In Philippine politics, when corrupt politicians want the people to move on, what they mean is they want their crimes forgotten.
By JANESS ANN J. ELLAO
MANILA – “Kapatid nga talaga ng magnanakaw ang sinungaling.”
This was the reaction of Kabataan Partylist Rep. Sarah Elago over the recent pronouncement of Imee Marcos, daughter of the late dictator Ferdinand Marcos and now governor of Ilocos Norte, that the present young generation, known as the millennials, have now moved on from martial law and that the people of her generation should do the same.
“The millennials, the youth in general, have not moved on and we will never move on from the Marcoses’ crimes against the Filipino people. Not until justice has been served to the thousands of Filipinos who were killed, abducted, and tortured under their reign, we will not move on,” Rep. Elago said.
Under President Rodrigo Roa Duterte, the Marcoses have made a major comeback, with an attempt to revise history and empty it of the harrowing tales of the Marcos conjugal dictatorship, with the late dictator’s hero’s burial in 2016.
Human rights group Karapatan said the Marcoses will forever be hunted for their sins against the people and will forever be remembered as “a cabal of murderers, torturers and plunderers.”
Amnesty International said that there were over 3,200 documented extrajudicial killings, 34,000 victims of torture, and 70,000 wrongly imprisoned during the Marcos dictatorship.
“Imee has the audacity to speak on behalf of the millennials, and the discourtesy to address the generation that experienced the horrors and corruption of Martial Law first-hand. The Marcos family are thick-skinned, riding on the popularity of a vile and murderous President to creep back into power,” said Karapatan Secretary General Cristina Palabay.
The Marcoses are slowly creeping back into power with the help of President Duterte, said Palabay.
Recently, there have been reports that Imee had a hand in the brouhaha on the change of leadership in the House of Representative, which overshadowed Duterte’s State of the Nation Address in July. The recount is also in the way for the vice presidency bid of her brother Ferdinand Marcos Jr., the namesake of the late dictator and also known as Bongbong.
“Nobody is in jail for their crimes against the people. Imee, Bongbong, and their ilk are the ones who are stuck in the rut, hounded by their family’s crimes, by the people’s demand that they return instead of live off the money of the people. They are forever memorialised as a cabal of murderers, torturers and plunderers. They’re the ones who can never move on,” Palabay said.

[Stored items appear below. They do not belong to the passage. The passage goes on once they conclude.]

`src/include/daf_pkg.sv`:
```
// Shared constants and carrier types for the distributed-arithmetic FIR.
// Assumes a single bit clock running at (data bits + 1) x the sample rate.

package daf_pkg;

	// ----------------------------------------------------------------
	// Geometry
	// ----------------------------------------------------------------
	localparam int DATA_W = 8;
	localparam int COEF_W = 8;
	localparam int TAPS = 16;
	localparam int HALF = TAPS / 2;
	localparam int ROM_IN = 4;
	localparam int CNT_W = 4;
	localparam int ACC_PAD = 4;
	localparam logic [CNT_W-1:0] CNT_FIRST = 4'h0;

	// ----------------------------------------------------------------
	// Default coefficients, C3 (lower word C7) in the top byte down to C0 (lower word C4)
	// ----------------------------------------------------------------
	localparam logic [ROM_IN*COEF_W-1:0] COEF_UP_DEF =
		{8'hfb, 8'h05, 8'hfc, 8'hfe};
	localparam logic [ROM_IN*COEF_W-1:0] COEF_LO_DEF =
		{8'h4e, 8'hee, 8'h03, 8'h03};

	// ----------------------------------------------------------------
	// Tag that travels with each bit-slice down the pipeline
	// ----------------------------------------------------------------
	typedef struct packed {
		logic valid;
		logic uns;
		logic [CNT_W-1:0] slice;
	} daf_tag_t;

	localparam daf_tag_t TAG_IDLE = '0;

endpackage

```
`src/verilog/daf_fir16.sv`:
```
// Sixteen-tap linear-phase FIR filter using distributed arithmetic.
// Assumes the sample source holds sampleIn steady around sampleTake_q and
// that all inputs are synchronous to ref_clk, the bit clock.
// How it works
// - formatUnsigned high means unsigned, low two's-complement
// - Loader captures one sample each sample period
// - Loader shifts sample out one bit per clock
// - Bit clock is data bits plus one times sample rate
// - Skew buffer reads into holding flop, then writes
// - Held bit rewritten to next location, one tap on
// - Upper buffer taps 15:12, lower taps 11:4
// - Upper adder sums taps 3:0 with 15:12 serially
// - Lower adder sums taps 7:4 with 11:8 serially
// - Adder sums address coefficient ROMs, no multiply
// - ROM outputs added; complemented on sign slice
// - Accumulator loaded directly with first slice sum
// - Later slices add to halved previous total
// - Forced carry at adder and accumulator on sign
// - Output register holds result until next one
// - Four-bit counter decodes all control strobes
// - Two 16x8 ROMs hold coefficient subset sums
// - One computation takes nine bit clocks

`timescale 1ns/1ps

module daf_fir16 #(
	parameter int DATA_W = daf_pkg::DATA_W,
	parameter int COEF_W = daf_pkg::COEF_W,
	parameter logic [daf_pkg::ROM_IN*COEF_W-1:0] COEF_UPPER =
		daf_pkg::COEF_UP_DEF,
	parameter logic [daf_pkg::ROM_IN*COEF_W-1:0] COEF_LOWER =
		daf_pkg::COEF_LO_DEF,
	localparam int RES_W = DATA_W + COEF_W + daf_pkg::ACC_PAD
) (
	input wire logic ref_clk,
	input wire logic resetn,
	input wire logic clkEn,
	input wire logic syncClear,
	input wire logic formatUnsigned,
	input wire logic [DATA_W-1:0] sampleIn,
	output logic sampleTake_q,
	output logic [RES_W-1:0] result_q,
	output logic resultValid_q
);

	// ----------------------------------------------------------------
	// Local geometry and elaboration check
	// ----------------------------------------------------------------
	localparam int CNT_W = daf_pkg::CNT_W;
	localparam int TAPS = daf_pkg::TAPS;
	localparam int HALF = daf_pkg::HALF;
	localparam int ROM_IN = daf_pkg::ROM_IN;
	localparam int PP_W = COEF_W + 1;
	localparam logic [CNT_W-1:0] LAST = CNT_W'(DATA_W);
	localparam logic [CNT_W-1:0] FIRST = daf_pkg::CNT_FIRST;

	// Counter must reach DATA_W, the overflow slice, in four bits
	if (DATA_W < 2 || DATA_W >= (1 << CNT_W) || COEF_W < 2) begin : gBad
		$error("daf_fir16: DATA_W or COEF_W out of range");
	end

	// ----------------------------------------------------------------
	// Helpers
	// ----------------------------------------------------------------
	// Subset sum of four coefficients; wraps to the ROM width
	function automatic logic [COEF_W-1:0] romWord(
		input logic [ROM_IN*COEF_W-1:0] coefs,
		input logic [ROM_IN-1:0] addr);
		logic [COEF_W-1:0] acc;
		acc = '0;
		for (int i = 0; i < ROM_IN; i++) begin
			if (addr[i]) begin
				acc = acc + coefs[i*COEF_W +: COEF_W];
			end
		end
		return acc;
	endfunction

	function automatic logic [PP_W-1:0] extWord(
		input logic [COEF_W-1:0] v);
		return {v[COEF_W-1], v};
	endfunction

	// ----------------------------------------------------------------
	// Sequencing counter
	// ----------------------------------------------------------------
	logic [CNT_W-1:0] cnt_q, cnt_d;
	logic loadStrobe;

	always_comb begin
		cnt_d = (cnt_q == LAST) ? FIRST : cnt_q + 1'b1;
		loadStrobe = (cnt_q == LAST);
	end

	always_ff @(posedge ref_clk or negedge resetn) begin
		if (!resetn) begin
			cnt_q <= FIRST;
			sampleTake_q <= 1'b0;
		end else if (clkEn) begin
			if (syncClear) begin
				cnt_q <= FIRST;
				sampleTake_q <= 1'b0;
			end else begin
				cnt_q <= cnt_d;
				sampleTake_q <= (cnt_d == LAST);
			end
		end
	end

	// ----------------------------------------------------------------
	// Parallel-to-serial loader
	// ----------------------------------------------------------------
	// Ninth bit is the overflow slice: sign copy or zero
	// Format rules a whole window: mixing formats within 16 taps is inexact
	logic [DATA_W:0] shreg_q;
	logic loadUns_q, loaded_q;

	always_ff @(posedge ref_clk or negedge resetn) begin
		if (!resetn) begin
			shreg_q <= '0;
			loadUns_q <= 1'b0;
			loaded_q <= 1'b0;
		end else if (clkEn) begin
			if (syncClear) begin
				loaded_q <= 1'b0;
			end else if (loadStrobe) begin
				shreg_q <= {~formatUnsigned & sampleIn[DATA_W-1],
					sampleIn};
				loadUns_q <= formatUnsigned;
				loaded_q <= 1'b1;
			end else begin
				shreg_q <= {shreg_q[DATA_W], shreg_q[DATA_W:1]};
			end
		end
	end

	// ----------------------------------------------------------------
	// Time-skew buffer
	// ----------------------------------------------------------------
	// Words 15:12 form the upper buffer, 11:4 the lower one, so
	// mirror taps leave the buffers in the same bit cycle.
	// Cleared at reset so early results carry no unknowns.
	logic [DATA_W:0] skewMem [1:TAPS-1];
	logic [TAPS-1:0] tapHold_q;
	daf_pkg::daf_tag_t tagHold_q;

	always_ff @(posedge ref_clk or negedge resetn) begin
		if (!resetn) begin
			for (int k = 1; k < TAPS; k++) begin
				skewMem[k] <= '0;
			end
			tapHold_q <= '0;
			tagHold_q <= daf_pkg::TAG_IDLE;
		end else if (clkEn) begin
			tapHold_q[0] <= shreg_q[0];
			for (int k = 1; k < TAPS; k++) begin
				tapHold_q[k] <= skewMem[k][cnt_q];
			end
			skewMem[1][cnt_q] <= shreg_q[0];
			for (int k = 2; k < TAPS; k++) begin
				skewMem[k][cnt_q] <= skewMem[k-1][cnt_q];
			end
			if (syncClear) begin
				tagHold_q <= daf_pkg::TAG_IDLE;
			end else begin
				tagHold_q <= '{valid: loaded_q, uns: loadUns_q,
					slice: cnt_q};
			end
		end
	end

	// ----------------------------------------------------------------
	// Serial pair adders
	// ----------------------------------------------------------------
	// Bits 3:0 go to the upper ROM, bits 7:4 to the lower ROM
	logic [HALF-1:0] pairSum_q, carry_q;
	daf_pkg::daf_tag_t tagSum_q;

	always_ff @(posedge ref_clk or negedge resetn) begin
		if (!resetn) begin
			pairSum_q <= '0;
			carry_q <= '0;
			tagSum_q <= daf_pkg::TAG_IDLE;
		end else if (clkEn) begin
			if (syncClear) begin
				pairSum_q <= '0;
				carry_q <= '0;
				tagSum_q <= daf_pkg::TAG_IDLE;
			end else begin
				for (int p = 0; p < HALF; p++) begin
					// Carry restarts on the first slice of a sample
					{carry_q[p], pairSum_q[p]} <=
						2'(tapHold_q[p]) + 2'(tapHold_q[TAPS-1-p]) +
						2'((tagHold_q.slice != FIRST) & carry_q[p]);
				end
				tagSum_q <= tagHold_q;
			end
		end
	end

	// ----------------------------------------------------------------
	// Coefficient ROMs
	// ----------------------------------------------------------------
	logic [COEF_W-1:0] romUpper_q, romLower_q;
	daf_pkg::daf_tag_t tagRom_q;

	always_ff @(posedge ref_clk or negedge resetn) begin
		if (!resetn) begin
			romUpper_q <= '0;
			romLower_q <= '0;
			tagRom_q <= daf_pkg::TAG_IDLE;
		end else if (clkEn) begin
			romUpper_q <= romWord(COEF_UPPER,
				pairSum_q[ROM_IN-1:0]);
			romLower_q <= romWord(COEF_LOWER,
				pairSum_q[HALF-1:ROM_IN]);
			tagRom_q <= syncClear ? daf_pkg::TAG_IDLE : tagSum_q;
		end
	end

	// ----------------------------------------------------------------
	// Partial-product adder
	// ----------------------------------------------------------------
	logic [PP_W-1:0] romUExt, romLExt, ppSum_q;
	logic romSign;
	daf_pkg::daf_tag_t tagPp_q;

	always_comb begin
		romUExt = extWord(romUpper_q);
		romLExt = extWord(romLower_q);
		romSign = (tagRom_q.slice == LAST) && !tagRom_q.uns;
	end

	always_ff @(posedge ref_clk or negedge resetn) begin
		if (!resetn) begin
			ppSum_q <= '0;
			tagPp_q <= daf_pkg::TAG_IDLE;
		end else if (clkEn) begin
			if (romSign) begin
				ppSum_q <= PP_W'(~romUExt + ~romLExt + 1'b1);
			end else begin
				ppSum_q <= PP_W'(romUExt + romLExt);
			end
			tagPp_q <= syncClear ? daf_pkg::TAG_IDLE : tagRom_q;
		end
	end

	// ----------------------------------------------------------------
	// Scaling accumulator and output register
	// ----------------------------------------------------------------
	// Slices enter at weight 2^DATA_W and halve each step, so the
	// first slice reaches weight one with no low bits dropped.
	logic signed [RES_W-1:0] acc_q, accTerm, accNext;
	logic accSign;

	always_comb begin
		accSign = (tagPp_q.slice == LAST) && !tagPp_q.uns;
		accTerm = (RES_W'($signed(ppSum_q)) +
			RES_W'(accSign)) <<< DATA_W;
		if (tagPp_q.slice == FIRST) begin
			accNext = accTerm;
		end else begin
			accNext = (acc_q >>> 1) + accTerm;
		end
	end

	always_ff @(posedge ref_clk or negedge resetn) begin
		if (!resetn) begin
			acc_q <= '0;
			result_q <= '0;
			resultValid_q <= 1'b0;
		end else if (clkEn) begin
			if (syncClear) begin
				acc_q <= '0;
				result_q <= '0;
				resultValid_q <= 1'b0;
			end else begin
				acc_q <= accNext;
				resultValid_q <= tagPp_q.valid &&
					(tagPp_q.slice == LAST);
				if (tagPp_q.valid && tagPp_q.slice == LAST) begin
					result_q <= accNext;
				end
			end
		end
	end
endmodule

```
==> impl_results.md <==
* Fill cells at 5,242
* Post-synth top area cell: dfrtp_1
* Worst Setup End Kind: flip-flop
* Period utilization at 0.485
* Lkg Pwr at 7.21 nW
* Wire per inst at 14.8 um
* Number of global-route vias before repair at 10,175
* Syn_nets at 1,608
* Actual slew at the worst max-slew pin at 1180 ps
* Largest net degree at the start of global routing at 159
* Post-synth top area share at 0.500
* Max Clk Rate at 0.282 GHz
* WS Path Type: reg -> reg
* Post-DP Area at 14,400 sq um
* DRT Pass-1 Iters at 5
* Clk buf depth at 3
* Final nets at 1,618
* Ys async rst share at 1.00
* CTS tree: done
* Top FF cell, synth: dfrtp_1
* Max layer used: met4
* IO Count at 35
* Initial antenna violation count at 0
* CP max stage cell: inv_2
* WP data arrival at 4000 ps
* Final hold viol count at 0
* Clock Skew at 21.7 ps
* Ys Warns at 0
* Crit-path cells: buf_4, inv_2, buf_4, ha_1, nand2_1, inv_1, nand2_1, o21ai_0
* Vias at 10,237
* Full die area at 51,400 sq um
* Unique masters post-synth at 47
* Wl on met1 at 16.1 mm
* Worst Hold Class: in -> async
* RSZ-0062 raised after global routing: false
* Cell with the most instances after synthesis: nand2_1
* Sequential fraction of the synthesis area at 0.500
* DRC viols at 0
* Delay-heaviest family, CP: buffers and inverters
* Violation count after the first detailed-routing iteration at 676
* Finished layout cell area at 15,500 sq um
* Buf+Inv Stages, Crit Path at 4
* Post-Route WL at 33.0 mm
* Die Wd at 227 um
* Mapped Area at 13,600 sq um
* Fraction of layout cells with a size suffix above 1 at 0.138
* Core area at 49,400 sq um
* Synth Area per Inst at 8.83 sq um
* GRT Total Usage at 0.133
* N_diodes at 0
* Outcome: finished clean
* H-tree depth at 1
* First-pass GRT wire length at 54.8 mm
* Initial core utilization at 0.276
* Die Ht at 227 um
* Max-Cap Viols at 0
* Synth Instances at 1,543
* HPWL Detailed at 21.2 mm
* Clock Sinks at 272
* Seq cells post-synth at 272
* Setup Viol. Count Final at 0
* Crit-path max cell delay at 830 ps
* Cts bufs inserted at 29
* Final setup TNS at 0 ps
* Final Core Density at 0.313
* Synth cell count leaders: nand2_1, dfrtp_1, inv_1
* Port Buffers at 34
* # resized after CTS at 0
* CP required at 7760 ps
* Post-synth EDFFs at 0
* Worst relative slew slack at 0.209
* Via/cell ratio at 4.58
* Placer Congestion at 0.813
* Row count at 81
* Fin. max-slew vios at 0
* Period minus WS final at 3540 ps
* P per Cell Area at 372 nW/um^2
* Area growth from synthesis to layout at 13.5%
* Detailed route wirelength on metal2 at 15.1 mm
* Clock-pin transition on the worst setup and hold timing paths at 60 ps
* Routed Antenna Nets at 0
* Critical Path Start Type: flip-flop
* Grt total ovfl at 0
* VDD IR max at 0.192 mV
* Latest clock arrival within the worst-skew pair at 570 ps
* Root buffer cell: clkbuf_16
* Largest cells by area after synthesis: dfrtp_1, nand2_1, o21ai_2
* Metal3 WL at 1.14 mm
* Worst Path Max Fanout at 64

“Indeed, they are the faces of impunity. They are the disgusting poison that the entire country is trying to spit out. In Philippine politics, when corrupt politicians want the people to move on, what they mean is they want their crimes forgotten; they want history revised; they want to forward their political ambitions without accountability,” Palabay said.
Moving forward, not moving on
Palabay noted that instead of “moving on,” the victims of the Marcos dictatorship are actually moving forward in their quest for justice, having filed and won a landmark case reaffirming the accountability of the Marcoses for human rights violations and the passage of law recognizing the atrocities and enabling compensation for victims.

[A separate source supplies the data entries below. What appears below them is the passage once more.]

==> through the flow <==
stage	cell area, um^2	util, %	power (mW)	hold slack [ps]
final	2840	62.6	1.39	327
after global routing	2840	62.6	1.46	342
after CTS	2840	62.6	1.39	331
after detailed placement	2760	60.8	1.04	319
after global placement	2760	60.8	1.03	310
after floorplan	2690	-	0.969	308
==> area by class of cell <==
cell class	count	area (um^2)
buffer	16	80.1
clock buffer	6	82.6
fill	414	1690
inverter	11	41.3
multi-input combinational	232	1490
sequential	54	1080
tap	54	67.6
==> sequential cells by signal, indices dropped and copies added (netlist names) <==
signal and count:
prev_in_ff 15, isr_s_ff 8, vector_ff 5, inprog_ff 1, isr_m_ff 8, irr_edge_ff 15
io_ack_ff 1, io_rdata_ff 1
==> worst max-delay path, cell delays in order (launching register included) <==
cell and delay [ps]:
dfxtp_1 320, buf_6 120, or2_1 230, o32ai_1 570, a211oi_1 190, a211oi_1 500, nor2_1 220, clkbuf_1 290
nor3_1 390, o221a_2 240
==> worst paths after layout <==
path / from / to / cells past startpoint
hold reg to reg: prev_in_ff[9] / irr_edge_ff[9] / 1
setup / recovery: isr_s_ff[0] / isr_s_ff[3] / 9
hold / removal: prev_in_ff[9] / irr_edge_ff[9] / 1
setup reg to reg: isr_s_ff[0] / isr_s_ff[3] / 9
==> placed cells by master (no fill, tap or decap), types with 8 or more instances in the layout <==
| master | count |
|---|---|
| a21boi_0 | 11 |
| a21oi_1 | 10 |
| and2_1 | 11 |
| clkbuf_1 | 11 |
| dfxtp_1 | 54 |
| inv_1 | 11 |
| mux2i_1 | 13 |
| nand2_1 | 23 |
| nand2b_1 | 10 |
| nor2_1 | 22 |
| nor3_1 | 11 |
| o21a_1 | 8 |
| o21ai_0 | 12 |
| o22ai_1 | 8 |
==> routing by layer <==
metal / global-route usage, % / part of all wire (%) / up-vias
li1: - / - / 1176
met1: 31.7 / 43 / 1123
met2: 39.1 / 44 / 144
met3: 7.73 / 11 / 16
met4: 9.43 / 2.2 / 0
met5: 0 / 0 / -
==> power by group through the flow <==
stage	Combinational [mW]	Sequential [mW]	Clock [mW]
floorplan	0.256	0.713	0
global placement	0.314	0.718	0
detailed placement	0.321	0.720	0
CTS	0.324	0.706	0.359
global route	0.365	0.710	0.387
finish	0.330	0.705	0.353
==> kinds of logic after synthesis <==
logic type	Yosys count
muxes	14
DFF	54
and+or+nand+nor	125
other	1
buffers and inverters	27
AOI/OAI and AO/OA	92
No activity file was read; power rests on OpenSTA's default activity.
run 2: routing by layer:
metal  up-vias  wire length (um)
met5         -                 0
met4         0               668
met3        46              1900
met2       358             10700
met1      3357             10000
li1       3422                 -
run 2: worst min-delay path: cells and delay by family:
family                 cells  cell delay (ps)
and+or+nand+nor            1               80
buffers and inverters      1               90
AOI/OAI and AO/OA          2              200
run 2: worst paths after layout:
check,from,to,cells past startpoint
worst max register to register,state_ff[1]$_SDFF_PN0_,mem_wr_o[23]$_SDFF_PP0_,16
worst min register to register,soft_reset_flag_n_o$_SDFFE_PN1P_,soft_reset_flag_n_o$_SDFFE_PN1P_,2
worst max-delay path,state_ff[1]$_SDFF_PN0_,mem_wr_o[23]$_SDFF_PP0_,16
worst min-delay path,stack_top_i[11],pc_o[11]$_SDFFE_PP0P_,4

“And more importantly, they are imparting their stories and narratives to the next generations of Filipinos through their continuing struggles, asserting that the Marcoses should be meted out retribution and that system change is needed amid repressive and exploitative regimes,” she said, adding the narratives of the victims of the martial law “contribute to the current struggles, even as we see the Duterte regime’s shameless rehabilitation of the Marcos name and the whitewashing of their crimes.”